僕らのチームは結局 Windows Azure しか使っていないので、企業賞をもらえないことはわかってましたが、間違って呼ばれないかなと思って見てました 笑
次に、優秀賞が発表されます
特に順位はつけられずに、5チームが優秀賞に選ばれます
そこで僕らのチームが呼ばれました!
やったーーーー!
※後で話を聞くと、僕らが得票数1位だったとのことなので、優勝だー!と勝手に解釈しました
優秀賞に選ばれたチームは 11/18 の TechCrunch Tokyo 2014 でプレゼンする時間をもらうことができました!
チームのみんなと感動を分かち合いながら、くっっっっっっっっそ疲れた体をひきずって、36時間ぶりに外にでます
当初はハッカソン中に大江戸温泉にでも行こうかな、とか考えてたんですが、結局そんなヒマも余裕もありませんでした・・・
翌日 (11/17) ※+1日目
翌日は休みがとれなかったので、普通に仕事に向かいました
完全にパワーを使い果たしましたが、なんとか頑張って仕事しました
11/18 のプレゼンに向けて多少手直しする部分があったので、サクっと片付けて優勝の余韻にひたります
しばらくして、何気なく WindowsAzure の管理画面を見てると、ある異変に気付きました
・・・ん?オレンジ色になっているし、土曜日には1万円あったクレジットがめっちゃ減ってる・・?有効期限1日・・・?
これは、明日動かないかもしれない・・・!
こうして僕のハッカソン 3日目が幕を開けました
ハッカソン当日に 暫定的にサブスクリプションを用意してもらっていたことを思い出します
多くのチームのサーバーがその後も同じサブスクリプション上で稼働し続けているので、予想以上のスピードでクレジットの額が減っているわけです
急いでメンバーに連絡して、ハッカソンに来ていただいていた Microsoft の担当の方を探してもらいます
Facebook で連絡がついたので、事情を説明しました
サーバーのインスタンスを別のサブスクリプションへコピーしてそちらで動かせば対応できると教えて頂き、暫定的に別のサブスクリプションを作成して頂きました
※大田さん、馬田さん、伴野さん、急な連絡にも関わらず対応して頂いて、本当にありがとうございました!!!
サーバーのコピーに多少時間がかかりました
コピーが完了したらサーバーを立ち上げて、ドメイン名が変わっているので mongodb 内のデータをちょこちょこ修正し、なんとかサーバーを別のサブスクリプションに移設することができました
※この時点で 11/18 AM2:00 ころ・・・
発表当日 (11/18) ※+2日目
接続先のドメインが変わっているので、堤さんに TestFlight で修正版のアプリを配信して頂きました
念のため Windows Azure の管理画面を確認しましたが、クレジットは潤沢にあり、減るスピードもとても遅いことを確認したので安心!

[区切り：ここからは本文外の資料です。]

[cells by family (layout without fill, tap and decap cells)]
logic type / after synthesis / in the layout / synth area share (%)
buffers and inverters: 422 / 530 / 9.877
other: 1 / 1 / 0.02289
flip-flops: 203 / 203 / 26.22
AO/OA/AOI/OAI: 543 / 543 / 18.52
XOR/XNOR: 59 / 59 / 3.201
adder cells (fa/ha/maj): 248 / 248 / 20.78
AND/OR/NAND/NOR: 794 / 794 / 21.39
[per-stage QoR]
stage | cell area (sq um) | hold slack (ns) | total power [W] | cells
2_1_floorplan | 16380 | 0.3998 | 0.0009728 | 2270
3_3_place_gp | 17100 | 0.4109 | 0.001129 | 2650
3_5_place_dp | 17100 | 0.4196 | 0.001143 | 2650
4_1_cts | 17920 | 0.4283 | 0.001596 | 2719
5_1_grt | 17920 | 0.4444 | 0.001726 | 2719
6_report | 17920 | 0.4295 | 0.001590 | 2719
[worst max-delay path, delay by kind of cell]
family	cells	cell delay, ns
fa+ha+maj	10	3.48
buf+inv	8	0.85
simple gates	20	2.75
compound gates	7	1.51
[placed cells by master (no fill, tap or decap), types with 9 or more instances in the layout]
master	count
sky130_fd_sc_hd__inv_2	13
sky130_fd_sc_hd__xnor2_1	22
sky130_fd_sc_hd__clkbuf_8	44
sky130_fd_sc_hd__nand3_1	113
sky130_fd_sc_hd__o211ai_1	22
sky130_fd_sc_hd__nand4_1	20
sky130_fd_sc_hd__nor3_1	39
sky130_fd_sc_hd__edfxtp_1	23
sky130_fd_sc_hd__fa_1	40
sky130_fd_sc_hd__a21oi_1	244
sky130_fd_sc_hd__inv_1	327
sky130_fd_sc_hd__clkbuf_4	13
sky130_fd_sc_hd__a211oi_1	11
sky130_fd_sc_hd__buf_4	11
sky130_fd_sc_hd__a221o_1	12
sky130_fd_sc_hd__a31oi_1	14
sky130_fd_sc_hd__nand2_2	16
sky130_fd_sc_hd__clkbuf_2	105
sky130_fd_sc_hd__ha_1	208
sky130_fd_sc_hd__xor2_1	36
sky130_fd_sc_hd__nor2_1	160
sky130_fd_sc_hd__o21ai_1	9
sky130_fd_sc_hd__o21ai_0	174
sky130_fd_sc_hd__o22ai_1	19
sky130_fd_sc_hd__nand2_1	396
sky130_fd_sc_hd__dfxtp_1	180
## config.mk

```make
export PLATFORM = sky130hd
export DESIGN_NAME = jgr_outq
export DESIGN_NICKNAME = d
export VERILOG_FILES = /design/src/jgr_pkg.sv /design/src/jgr_outq.sv
export SDC_FILE = /design/constraint.sdc
export NUM_CORES = 1
export LEC_CHECK = 0
export CAP_MARGIN = 20
export CORE_MARGIN = 4
export CORE_UTILIZATION = 55
export DETAILED_ROUTE_END_ITERATION = 6
export DONT_BUFFER_PORTS = 1
export GPL_TIMING_DRIVEN = 0
export PLACE_DENSITY = 0.76
export SYNTH_ARGS = -nofsm -noshare
export SYNTH_HDL_FRONTEND = slang
export SYNTH_SLANG_ARGS = --single-unit
```

## constraint.sdc

```tcl
create_clock -name clk -period 3.5 [get_ports clk]
set_input_delay 0.7 -clock clk [delete_from_list [all_inputs] [get_ports clk]]
set_output_delay 0.7 -clock clk [all_outputs]
set_load 0.05 [all_outputs]
```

この日も午前中は会社で仕事をして、午後は会社を休んで TechCrunch Tokyo へ向かいます
いざ、渋谷ヒカリエへ!
たくさんのスタートアップのブースがあり、1つ1つのサービスに技術面のことを聞いていきました
あまり時間がなかったので数カ所しか回れなかったですが、どこも気合に溢れていてとても楽しかったです
プレゼンする5チームが控え室に集まり、段取りの説明が始まりました
まさにその時です
「なんかここ、動いてないよ・・!」
夢かと思いました
夢であってほしかった
終わらないハッカソンの恐怖
堤さんが API から返されてるデータにセットされているドメイン名が古いサーバーのままというのを見つけてくださいました
急いで PC を開いてサーバーに接続し、mongodbのデータを修正しました
ここで間違った update をしたらアウトなので、この瞬間は落ち着いてめっっっっっっちゃ集中しました
※数々のシステム障害を経験してきたメンタルがここで初めて活きました…笑
本当にギリギリセーフで間に合いました
体から血がなくなったかと思いました
その後無事にプレゼンは終了
このプレゼンでもアプリを動かしたときのお客さんの反応がとてもよくて嬉しかったです
そうして、ようやく僕のはじめての 4日間にも及ぶハッカソンが終了しました・・・
その後の残った時間では、スタートアップの CTO のプレゼンを聞くことができ、投資家の対談を聞くことができ、自分の知らないところにこんなとてつもない世界が広がっていたのか!と感動の連続でした
今回つくったプロダクト
360度を録画できる RICOH THETA というカメラを使って会議を録画し、
画像解析、音声解析を行って自動で LINE風の議事録を作成してくれるプロダクトを作りました
※画像は堤さんのブログから拝借しました
このなかで僕は、動画から取り出した音声ファイルを1文ごとに分割して文字に起こす機能と、動画と音声の解析データをアプリで使う形式に整形して返す WebAPI をつくりました
UI/UX は Noga ちゃん考案のもので、僕が未だかつて経験したことのない領域の仕事をしてました・・・
天才です、まじで
堤 修一さんのブログです
TechCrunchハッカソン2014で入賞しました! - Over&Out その後
学んだこと
- チームビルディングが超重要
集めるひと
- アイディアの実現に必要な人をあらかじめ想定しておく
加わるひと
- 自分が貢献できることを明確にしておく
どっちにも
- 持ってるアイディアや得意なことをベースにいろんな人と話してみる
- コミュニケーションにかかる時間を小さくする
- ある程度作業を分担したらあとは自分の作業に100%力を注ぐ
- 過度に口出さない & もめてる時間などない!
- できるだけ早く POC をとる
- 走り出してから前提が崩れるとえらいことになる
※ハッカソンに限ったことではないですが・・・
ハッカソンに出よう!
ハッカソンの語源は "Hack + マラソン" らしいですが、今まではなんでマラソンという言葉が入っているのか意味がわかりませんでした
でも今回ハッカソンに初めて出てみて、その意味を身をもって感じました
余裕がある状態でこういったプロダクトを作るのは、言ってみればただの Hack です
限られた時間で戦略を考えてペース配分を考えて、フラフラになりながらプロダクトを完成させるゴールに向かうのは、確かにマラソンみたいな感じかもと初めて理解できました
先週までの僕のように、ハッカソンに興味があるけど出たことがないという方がこれを読んでくれていたら、ぜひともチャレンジしてみてほしいです
出てみなければその良さ、凄さは何も分かりません
とっても大変でしたが、当然失うものは何もなく、プラスのことだらけでした
考え方が大きく変わりました
百聞は一見に如かず!
今回はいつもとは全然違う内容の記事でしたが、ハッカソン初体験のレポートをお届けしました!